Williams projects a no-nonsense air but pivots easily on softer topics, such as the Special Olympics event he’ll lead this weekend or the police picnic in June.

As part of his May 16 City Council report on citations, the chief notes an 11 percent increase in calls prompting officer responses. There were nearly 94,000 last year.

By 10 a.m. it’s time to catch up on emails and paperwork in his office adorned with framed golf balls and a “topcop” license plate from the Missouri Police Chiefs Association; he was named 2015 Police Chief of the Year.

“Probably the thing that’s always in the back of my mind is officer safety,” says Williams, who earns $139,000 as chief. “That concern or worry that I’m going to get that call in the middle of the night that someone has been hurt is always weighing on you.”

When officer Aaron Pearson was shot in the head in the line of duty in January 2015, Williams woke up to sit with Pearson’s wife at the hospital. The chief was with her when doctors said her husband may never walk again.
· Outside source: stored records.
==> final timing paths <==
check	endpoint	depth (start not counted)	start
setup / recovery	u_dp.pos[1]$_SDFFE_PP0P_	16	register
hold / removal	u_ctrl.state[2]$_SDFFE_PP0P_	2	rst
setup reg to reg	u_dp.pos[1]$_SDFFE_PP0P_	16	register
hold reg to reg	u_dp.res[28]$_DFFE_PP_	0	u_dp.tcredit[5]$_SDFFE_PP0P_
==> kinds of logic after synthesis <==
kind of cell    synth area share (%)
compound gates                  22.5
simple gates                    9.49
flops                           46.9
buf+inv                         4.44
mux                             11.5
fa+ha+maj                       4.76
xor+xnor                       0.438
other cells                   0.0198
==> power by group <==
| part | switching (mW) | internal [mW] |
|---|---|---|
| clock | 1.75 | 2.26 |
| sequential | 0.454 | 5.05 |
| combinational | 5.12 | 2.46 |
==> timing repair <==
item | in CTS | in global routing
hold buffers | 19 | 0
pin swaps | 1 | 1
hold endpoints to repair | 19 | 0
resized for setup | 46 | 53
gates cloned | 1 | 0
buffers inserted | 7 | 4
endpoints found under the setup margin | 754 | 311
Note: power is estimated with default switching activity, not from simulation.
## src/hdl/assert_macros.svh

```systemverilog
// assertion macros used by the glyph quad generator emitter
`ifndef ASSERT_MACROS_SVH
`define ASSERT_MACROS_SVH

// same-cycle implication, checked at every rising edge outside reset
`define TGQ_ASSERT_IMPL(name, clk, rst, ante, cons) \
  name: assert property (@(posedge clk) disable iff (rst) (ante) |-> (cons)) \
    else $error("same-cycle implication failed");

// next-cycle implication, checked at every rising edge outside reset
`define TGQ_ASSERT_NEXT(name, clk, rst, ante, cons) \
  name: assert property (@(posedge clk) disable iff (rst) (ante) |=> (cons)) \
    else $error("next-cycle implication failed");

`endif

```

## src/hdl/tgq_pkg.sv

```systemverilog
// types, constants and helper functions of the glyph quad generator
`timescale 1ns / 1ps
`default_nettype none
package tgq_pkg;

  // handed-down parameter defaults
  localparam int INDEX_BITS_DEF  = 16;
  localparam int QUEUE_DEPTH_DEF = 4;

  // atlas grid, fixed at sixteen columns
  localparam int ATLAS_COLUMNS   = 16;

  // field widths
  localparam int CFG_IDX_W = 3;
  localparam int STEP_W    = 4;

  // configuration register indexes
  localparam logic [CFG_IDX_W-1:0] REG_ORIGIN_X    = 3'd0;
  localparam logic [CFG_IDX_W-1:0] REG_ORIGIN_Y    = 3'd1;
  localparam logic [CFG_IDX_W-1:0] REG_ORIGIN_Z    = 3'd2;
  localparam logic [CFG_IDX_W-1:0] REG_GLYPH_SIZE  = 3'd3;
  localparam logic [CFG_IDX_W-1:0] REG_GLYPH_COLOR = 3'd4;

  // register reset values
  localparam logic [30:0] GLYPH_SIZE_RST  = 31'd524288;
  localparam logic [31:0] GLYPH_COLOR_RST = 32'hFFFF_FFFF;

  // result item kinds
  localparam logic [1:0] KIND_VERTEX = 2'd0;
  localparam logic [1:0] KIND_INDEX  = 2'd1;
  localparam logic [1:0] KIND_EXTENT = 2'd2;

  // special bytes and utf-8 lead masks
  localparam logic [7:0] BYTE_END     = 8'h00;
  localparam logic [7:0] BYTE_NEWLINE = 8'h0A;
  localparam logic [7:0] LEAD4_MASK   = 8'hF0;
  localparam logic [7:0] LEAD3_MASK   = 8'hE0;
  localparam logic [7:0] LEAD2_MASK   = 8'hC0;
  localparam logic [7:0] CONT_CODE    = 8'h80;

  // largest code point that has a glyph of its own
  localparam logic [20:0] MAX_GLYPH = 21'd256;

  // atlas cell geometry in 1/256 units
  localparam logic [8:0] CELL_U = 9'(256 / ATLAS_COLUMNS);
  localparam logic [7:0] V_SPAN = 8'd8;

  // step of the last result of a glyph
  localparam logic [STEP_W-1:0] GLYPH_LAST_STEP = 4'd9;

  // decoded command passed from front to back
  typedef enum logic [1:0] {
    CMD_GLYPH   = 2'd0,
    CMD_NEWLINE = 2'd1,
    CMD_END     = 2'd2
  } cmd_kind_t;

  typedef struct packed {
    cmd_kind_t  kind;
    logic [8:0] code;
  } cmd_t;

  // queue write side and queue head
  typedef struct packed {
    logic valid;
    cmd_t cmd;
  } cmd_slot_t;

  // clamp a 33-bit signed sum to the signed 32-bit range
  function automatic logic [31:0] sat32(input logic [32:0] v);
    logic [31:0] r;
    if (v[32] != v[31]) begin
      r = v[32] ? 32'h8000_0000 : 32'h7FFF_FFFF;
    end else begin
      r = v[31:0];
    end
    return r;
  endfunction

  // vertex offset from the quad base for each result step
  function automatic logic [1:0] index_offset(input logic [STEP_W-1:0] step);
    logic [1:0] r;
    case (step)
      4'd0:    r = 2'd0;
      4'd1:    r = 2'd1;
      4'd2:    r = 2'd2;
      4'd3:    r = 2'd3;
      4'd4:    r = 2'd0;
      4'd5:    r = 2'd2;
      4'd6:    r = 2'd1;
      4'd7:    r = 2'd0;
      4'd8:    r = 2'd3;
      4'd9:    r = 2'd2;
      default: r = 2'd0;
    endcase
    return r;
  endfunction

endpackage
`default_nettype wire

```

## src/hdl/tgq_if.sv

```systemverilog
// channel interfaces: text byte input, result output, configuration writes
`timescale 1ns / 1ps
`default_nettype none

// text byte channel
interface tgq_byte_if;
  logic       valid;
  logic       ready;
  logic [7:0] text_byte;
  modport source (output valid, output text_byte, input ready);
  modport sink   (input valid, input text_byte, output ready);
endinterface

// result item channel
interface tgq_out_if;
  logic               valid;
  logic               ready;
  logic [1:0]         item_kind;
  logic signed [31:0] pos_x;
  logic signed [31:0] pos_y;
  logic signed [31:0] pos_z;
  logic [8:0]         tex_u;
  logic [7:0]         tex_v;
  logic [31:0]        vertex_color;
  logic [15:0]        index_value;
  logic               last;
  modport source (output valid, output item_kind, output pos_x, output pos_y,
                  output pos_z, output tex_u, output tex_v, output vertex_color,
                  output index_value, output last, input ready);
  modport sink   (input valid, input item_kind, input pos_x, input pos_y,
                  input pos_z, input tex_u, input tex_v, input vertex_color,
                  input index_value, input last, output ready);
endinterface

// configuration write channel
interface tgq_cfg_if;
  logic        valid;
  logic        ready;
  logic [2:0]  index;
  logic [31:0] data;
  modport source (output valid, output index, output data, input ready);
  modport sink   (input valid, input index, input data, output ready);
endinterface
`default_nettype wire

```

## src/hdl/text_glyph_quad_generator.sv

```systemverilog
// Text glyph quad generator, top level.
// Channels: "in" carries one UTF-8 text byte per item; "out" carries result
// items (vertex, index or text extent); "cfg" writes the origin, glyph size
// and colour registers and is always ready.
// Each glyph byte gives ten result items: four vertices, then six indices,
// the last flagged. A zero byte gives one extent item. Newline, lead and
// inner sequence bytes give none.
// A byte is written into the command queue when accepted, and its first result
// is loaded from the queue head into the output register. Throughput: one
// result item per cycle while the receiver keeps ready high; newline commands
// retire without output. The single output register sets this rate.
// A four-entry command queue lets the decoder keep taking bytes while the
// emitter works, so "in" stalls only when the queue is full.
// Reset (synchronous, rst high) clears decoder, queue and cursor state and
// loads the register defaults; no result is valid after reset.
// When the receiver holds ready low, the output register holds its item and
// the emitter pauses; the queue then fills and back-pressures "in".
`timescale 1ns / 1ps
`default_nettype none
module text_glyph_quad_generator
  import tgq_pkg::*;
#(
  parameter int INDEX_BITS  = INDEX_BITS_DEF,
  parameter int QUEUE_DEPTH = QUEUE_DEPTH_DEF
) (
  input  wire logic clk,
  input  wire logic rst,
  tgq_byte_if.sink  in,
  tgq_cfg_if.sink   cfg,
  tgq_out_if.source out
);

  cmd_slot_t push;
  cmd_slot_t head;
  logic      full;
  logic      pop;

  // front: decode bytes into commands
  tgq_decoder u_decoder (
    .clk  (clk),
    .rst  (rst),
    .in   (in),
    .full (full),
    .push (push)
  );

  // command queue
  tgq_cmd_fifo #(
    .DEPTH (QUEUE_DEPTH)
  ) u_fifo (
    .clk  (clk),
    .rst  (rst),
    .push (push),
    .full (full),
    .head (head),
    .pop  (pop)
  );

  // back: emit result items
  tgq_emitter #(
    .INDEX_BITS (INDEX_BITS)
  ) u_emitter (
    .clk  (clk),
    .rst  (rst),
    .head (head),
    .pop  (pop),
    .cfg  (cfg),
    .out  (out)
  );

endmodule
`default_nettype wire

```

## src/hdl/tgq_decoder.sv

```systemverilog
// front end: utf-8 decoding and classification of text bytes into commands
`timescale 1ns / 1ps
`default_nettype none
module tgq_decoder
  import tgq_pkg::*;
(
  input  wire logic  clk,
  input  wire logic  rst,
  tgq_byte_if.sink   in,
  input  wire logic  full,
  output cmd_slot_t  push
);

  logic [1:0]  bytes_pending;
  logic [20:0] partial_cp;
  logic [1:0]  bytes_pending_next;
  logic [20:0] partial_cp_next;
  logic        accept;
  logic [7:0]  b;
  logic [20:0] cont_cp;
  logic [1:0]  pend_dec;

  // take a byte whenever the queue has room
  assign in.ready = !full;
  assign accept   = in.valid && !full;
  assign b        = in.text_byte;

  // continuation data appended to the partial code point
  assign cont_cp  = {partial_cp[14:0], b[5:0]};
  assign pend_dec = bytes_pending - 2'd1;

  // classify the byte
  always_comb begin
    bytes_pending_next = bytes_pending;
    partial_cp_next    = partial_cp;
    push.valid         = 1'b0;
    push.cmd.kind      = CMD_GLYPH;
    push.cmd.code      = 9'd0;
    if (accept) begin
      if (b == BYTE_END) begin
        push.valid         = 1'b1;
        push.cmd.kind      = CMD_END;
        bytes_pending_next = 2'd0;
        partial_cp_next    = 21'd0;
      end else if (bytes_pending != 2'd0) begin
        bytes_pending_next = pend_dec;
        if (pend_dec == 2'd0) begin
          partial_cp_next = 21'd0;
          push.valid      = 1'b1;
          push.cmd.code   = (cont_cp > MAX_GLYPH) ? 9'd0 : cont_cp[8:0];
        end else begin
          partial_cp_next = cont_cp;
        end
      end else if (b == BYTE_NEWLINE) begin
        push.valid    = 1'b1;
        push.cmd.kind = CMD_NEWLINE;
      end else if ((b & LEAD4_MASK) == LEAD4_MASK) begin
        partial_cp_next    = {18'd0, b[2:0]};
        bytes_pending_next = 2'd3;
      end else if ((b & LEAD3_MASK) == LEAD3_MASK) begin
        partial_cp_next    = {17'd0, b[3:0]};
        bytes_pending_next = 2'd2;
      end else if ((b & LEAD2_MASK) == LEAD2_MASK) begin
        partial_cp_next    = {16'd0, b[4:0]};
        bytes_pending_next = 2'd1;
      end else if ((b & LEAD2_MASK) == CONT_CODE) begin
        // stray continuation byte
        push.valid = 1'b1;
      end else begin
        push.valid    = 1'b1;
        push.cmd.code = {1'b0, b};
      end
    end
  end

  // decoder state
  always_ff @(posedge clk) begin
    if (rst) begin
      bytes_pending <= 2'd0;
      partial_cp    <= 21'd0;
    end else begin
      bytes_pending <= bytes_pending_next;
      partial_cp    <= partial_cp_next;
    end
  end

endmodule
`default_nettype wire

```

## src/hdl/tgq_cmd_fifo.sv

```systemverilog
// short command queue between decoder and emitter
`timescale 1ns / 1ps
`default_nettype none
module tgq_cmd_fifo
  import tgq_pkg::*;
#(
  parameter int DEPTH = QUEUE_DEPTH_DEF
) (
  input  wire logic clk,
  input  wire logic rst,
  input  cmd_slot_t push,
  output logic      full,
  output cmd_slot_t head,
  input  wire logic pop
);

  localparam int PW = (DEPTH > 1) ? $clog2(DEPTH) : 1;
  localparam int CW = $clog2(DEPTH + 1);

  cmd_t          mem [DEPTH];
  logic [PW-1:0] wr_ptr;
  logic [PW-1:0] rd_ptr;
  logic [CW-1:0] count;
  logic          do_push;
  logic          do_pop;

  assign full      = (count == CW'(DEPTH));
  assign head.valid = (count != '0);
  assign head.cmd   = mem[rd_ptr];
  assign do_push    = push.valid && !full;
  assign do_pop     = pop && head.valid;

  // storage
  always_ff @(posedge clk) begin
    if (do_push) begin
      mem[wr_ptr] <= push.cmd;
    end
  end

  // pointers and fill count
  always_ff @(posedge clk) begin
    if (rst) begin
      wr_ptr <= '0;
      rd_ptr <= '0;
      count  <= '0;
    end else begin
      if (do_push) begin
        wr_ptr <= (wr_ptr == PW'(DEPTH - 1)) ? '0 : wr_ptr + 1'b1;
      end
      if (do_pop) begin
        rd_ptr <= (rd_ptr == PW'(DEPTH - 1)) ? '0 : rd_ptr + 1'b1;
      end
      case ({do_push, do_pop})
        2'b10:   count <= count + 1'b1;
        2'b01:   count <= count - 1'b1;
        default: count <= count;
      endcase
    end
  end

endmodule
`default_nettype wire

```

## src/hdl/tgq_emitter.sv

```systemverilog
// back end: cursor state, configuration registers and result item sequencing
`timescale 1ns / 1ps
`default_nettype none
`include "assert_macros.svh"
module tgq_emitter
  import tgq_pkg::*;
#(
  parameter int INDEX_BITS = INDEX_BITS_DEF
) (
  input  wire logic  clk,
  input  wire logic  rst,
  input  cmd_slot_t  head,
  output logic       pop,
  tgq_cfg_if.sink    cfg,
  tgq_out_if.source  out
);

  // configuration registers
  logic [31:0] origin_x;
  logic [31:0] origin_y;
  logic [31:0] origin_z;
  logic [30:0] glyph_size;
  logic [31:0] glyph_color;

  // text state
  logic signed [31:0]  cursor_x;
  logic signed [31:0]  cursor_y;
  logic signed [31:0]  row_width;
  logic signed [31:0]  widest_line;
  logic signed [31:0]  extent_height;
  logic [INDEX_BITS-1:0] vertex_counter;
  logic [STEP_W-1:0]   step;

  // output register
  logic        o_valid;
  logic [1:0]  o_kind;
  logic [31:0] o_x;
  logic [31:0] o_y;
  logic [31:0] o_z;
  logic [8:0]  o_u;
  logic [7:0]  o_v;
  logic [31:0] o_color;
  logic [15:0] o_index;
  logic        o_last;

  logic        can_load;
  logic        load;
  logic [32:0] size_ext;
  logic [31:0] x1;
  logic [31:0] y1;
  logic [31:0] row_width_add;
  logic [31:0] cursor_y_down;
  logic [31:0] widest_brk;
  logic [31:0] height_brk;
  logic [3:0]  col;
  logic [4:0]  row;
  logic [8:0]  u0;
  logic [8:0]  u1;
  logic [7:0]  v1;
  logic [7:0]  v0;
  logic [INDEX_BITS-1:0] idx;
  logic        x_far;
  logic        y_far;
  logic        is_glyph_pop;

  assign cfg.ready = 1'b1;

  // quad corners and line bookkeeping
  assign size_ext       = {2'b00, glyph_size};
  assign x1             = sat32({cursor_x[31], cursor_x} + size_ext);
  assign y1             = sat32({cursor_y[31], cursor_y} + size_ext);
  assign row_width_add  = sat32({row_width[31], row_width} + size_ext);
  assign cursor_y_down  = sat32({cursor_y[31], cursor_y} - size_ext);
  assign widest_brk     = (row_width > widest_line) ? row_width : widest_line;
  assign height_brk     = sat32({extent_height[31], extent_height} - size_ext);

  // atlas cell of the glyph
  assign col = head.cmd.code[3:0];
  assign row = head.cmd.code[8:4];
  assign u0  = 9'(col) * CELL_U;
  assign u1  = u0 + CELL_U;
  assign v1  = 8'({3'd0, row} << 3) + 8'({3'd0, row} << 1);
  assign v0  = v1 + V_SPAN;

  // vertex index of this step
  assign idx   = vertex_counter + INDEX_BITS'(index_offset(step));
  assign x_far = (step == 4'd2) || (step == 4'd3);
  assign y_far = (step == 4'd1) || (step == 4'd2);

  // sequencing: one result per cycle into the output register while it is free or being read
  assign can_load = !o_valid || out.ready;
  always_comb begin
    pop  = 1'b0;
    load = 1'b0;
    if (head.valid) begin
      case (head.cmd.kind)
        CMD_NEWLINE: pop = 1'b1;
        CMD_END: begin
          load = can_load;
          pop  = can_load;
        end
        CMD_GLYPH: begin
          load = can_load;
          pop  = can_load && (step == GLYPH_LAST_STEP);
        end
        default: pop = 1'b1;
      endcase
    end
  end
  assign is_glyph_pop = pop && (head.cmd.kind == CMD_GLYPH);

  // output register valid
  always_ff @(posedge clk) begin
    if (rst) begin
      o_valid <= 1'b0;
    end else if (load) begin
      o_valid <= 1'b1;
    end else if (out.ready) begin
      o_valid <= 1'b0;
    end
  end

  // output register payload
  always_ff @(posedge clk) begin
    if (load) begin
      o_x     <= 32'd0;
      o_y     <= 32'd0;
      o_z     <= 32'd0;
      o_u     <= 9'd0;
      o_v     <= 8'd0;
      o_color <= 32'd0;
      o_index <= 16'd0;
      o_last  <= 1'b0;
      if (head.cmd.kind == CMD_END) begin
        o_kind <= KIND_EXTENT;
        o_x    <= widest_brk;
        o_y    <= height_brk;
        o_last <= 1'b1;
      end else if (step < 4'd4) begin
        o_kind  <= KIND_VERTEX;
        o_x     <= x_far ? x1 : cursor_x;
        o_y     <= y_far ? y1 : cursor_y;
        o_z     <= origin_z;
        o_u     <= x_far ? u1 : u0;
        o_v     <= y_far ? v1 : v0;
        o_color <= glyph_color;
        o_index <= 16'(idx);
      end else begin
        o_kind  <= KIND_INDEX;
        o_index <= 16'(idx);
        o_last  <= (step == GLYPH_LAST_STEP);
      end
    end
  end

  // text state and configuration
  always_ff @(posedge clk) begin
    if (rst) begin
      origin_x       <= 32'd0;
      origin_y       <= 32'd0;
      origin_z       <= 32'd0;
      glyph_size     <= GLYPH_SIZE_RST;
      glyph_color    <= GLYPH_COLOR_RST;
      cursor_x       <= 32'sd0;
      cursor_y       <= 32'sd0;
      row_width      <= 32'sd0;
      widest_line    <= 32'sd0;
      extent_height  <= 32'sd0;
      vertex_counter <= '0;
      step           <= '0;
    end else begin
      if (head.valid) begin
        case (head.cmd.kind)
          CMD_NEWLINE: begin
            cursor_y      <= cursor_y_down;
            cursor_x      <= origin_x;
            widest_line   <= widest_brk;
            extent_height <= height_brk;
            row_width     <= 32'sd0;
          end
          CMD_END: begin
            if (pop) begin
              cursor_x      <= origin_x;
              cursor_y      <= origin_y;
              row_width     <= 32'sd0;
              widest_line   <= 32'sd0;
              extent_height <= 32'sd0;
            end
          end
          CMD_GLYPH: begin
            if (pop) begin
              step           <= '0;
              vertex_counter <= vertex_counter + INDEX_BITS'(4);
              cursor_x       <= x1;
              row_width      <= row_width_add;
            end else if (load) begin
              step <= step + 1'b1;
            end
          end
          default: step <= '0;
        endcase
      end
      // register writes must arrive only while the block is idle; the block does not enforce this
      if (cfg.valid) begin
        case (cfg.index)
          REG_ORIGIN_X: begin
            origin_x <= cfg.data;
            cursor_x <= cfg.data;
          end
          REG_ORIGIN_Y: begin
            origin_y <= cfg.data;
            cursor_y <= cfg.data;
          end
          REG_ORIGIN_Z:    origin_z    <= cfg.data;
          REG_GLYPH_SIZE:  glyph_size  <= cfg.data[30:0];
          REG_GLYPH_COLOR: glyph_color <= cfg.data;
          default: ;
        endcase
      end
    end
  end

  // output port drive
  assign out.valid        = o_valid;
  assign out.item_kind    = o_kind;
  assign out.pos_x        = o_x;
  assign out.pos_y        = o_y;
  assign out.pos_z        = o_z;
  assign out.tex_u        = o_u;
  assign out.tex_v        = o_v;
  assign out.vertex_color = o_color;
  assign out.index_value  = o_index;
  assign out.last         = o_last;

  // step counter only runs while a glyph sits at the queue head
  `TGQ_ASSERT_IMPL(a_step_in_glyph, clk, rst, step != '0,
    head.valid && head.cmd.kind == CMD_GLYPH)
  // a glyph leaves the queue only with its final result
  `TGQ_ASSERT_IMPL(a_glyph_pop_last, clk, rst, is_glyph_pop, step == GLYPH_LAST_STEP)
  // each finished glyph consumes four vertex indices
  `TGQ_ASSERT_NEXT(a_counter_adv, clk, rst, is_glyph_pop,
    vertex_counter == $past(vertex_counter) + INDEX_BITS'(4))

endmodule
`default_nettype wire

```

## src/flat_wrapper.sv

```systemverilog
// flat-port wrapper written by rule: the top's interface ports become plain ports
module text_glyph_quad_generator_flat import tgq_pkg::*;
#(
  parameter int INDEX_BITS  = INDEX_BITS_DEF,
  parameter int QUEUE_DEPTH = QUEUE_DEPTH_DEF
)
  (clk, rst, in_valid, in_text_byte, in_ready, cfg_valid, cfg_index, cfg_data, cfg_ready, out_valid, out_item_kind, out_pos_x, out_pos_y, out_pos_z, out_tex_u, out_tex_v, out_vertex_color, out_index_value, out_last, out_ready);
  tgq_byte_if in_i ();
  tgq_cfg_if cfg_i ();
  tgq_out_if out_i ();
  input  wire logic clk;
  input  wire logic rst;
  input wire logic [$bits(in_i.valid)-1:0] in_valid;
  input wire logic [$bits(in_i.text_byte)-1:0] in_text_byte;
  output wire logic [$bits(in_i.ready)-1:0] in_ready;
  input wire logic [$bits(cfg_i.valid)-1:0] cfg_valid;
  input wire logic [$bits(cfg_i.index)-1:0] cfg_index;
  input wire logic [$bits(cfg_i.data)-1:0] cfg_data;
  output wire logic [$bits(cfg_i.ready)-1:0] cfg_ready;
  output wire logic [$bits(out_i.valid)-1:0] out_valid;
  output wire logic [$bits(out_i.item_kind)-1:0] out_item_kind;
  output wire logic [$bits(out_i.pos_x)-1:0] out_pos_x;
  output wire logic [$bits(out_i.pos_y)-1:0] out_pos_y;
  output wire logic [$bits(out_i.pos_z)-1:0] out_pos_z;
  output wire logic [$bits(out_i.tex_u)-1:0] out_tex_u;
  output wire logic [$bits(out_i.tex_v)-1:0] out_tex_v;
  output wire logic [$bits(out_i.vertex_color)-1:0] out_vertex_color;
  output wire logic [$bits(out_i.index_value)-1:0] out_index_value;
  output wire logic [$bits(out_i.last)-1:0] out_last;
  input wire logic [$bits(out_i.ready)-1:0] out_ready;
  assign in_i.valid = in_valid;
  assign in_i.text_byte = in_text_byte;
  assign in_ready = in_i.ready;
  assign cfg_i.valid = cfg_valid;
  assign cfg_i.index = cfg_index;
  assign cfg_i.data = cfg_data;
  assign cfg_ready = cfg_i.ready;
  assign out_valid = out_i.valid;
  assign out_item_kind = out_i.item_kind;
  assign out_pos_x = out_i.pos_x;
  assign out_pos_y = out_i.pos_y;
  assign out_pos_z = out_i.pos_z;
  assign out_tex_u = out_i.tex_u;
  assign out_tex_v = out_i.tex_v;
  assign out_vertex_color = out_i.vertex_color;
  assign out_index_value = out_i.index_value;
  assign out_last = out_i.last;
  assign out_i.ready = out_ready;
  text_glyph_quad_generator #(.INDEX_BITS(INDEX_BITS), .QUEUE_DEPTH(QUEUE_DEPTH)) u_core (.clk(clk), .rst(rst), .in(in_i), .cfg(cfg_i), .out(out_i));
endmodule
```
At 11 a.m., Williams makes a quick stop at the airport to say goodbye to his mother, who was flying home to Florida after an extended visit for his daughter’s graduation. By noon, he’s at Community Partnership of the Ozarks to talk about a plan to reinvigorate the Crime Stoppers program.

More paperwork and emails call his name in the afternoon, as well as an interview with the News-Leader regarding an editorial on prisoner transports. At 3 p.m., he begins a pair of United Way of the Ozarks meetings at KY3.

The night closes with a family dinner at Olive Garden. He had hoped to rest, but wanted to reward the kids amid a whirlwind of soccer games and cap tosses. Family isn’t something he wants to take for granted.

“All the administrative stuff, staffing and crime rates always run around in my head. It’s always at the forefront of what I’m doing,” he says. “But at the back of my head, nagging, is that my folks are safe and they’re getting home to their families.”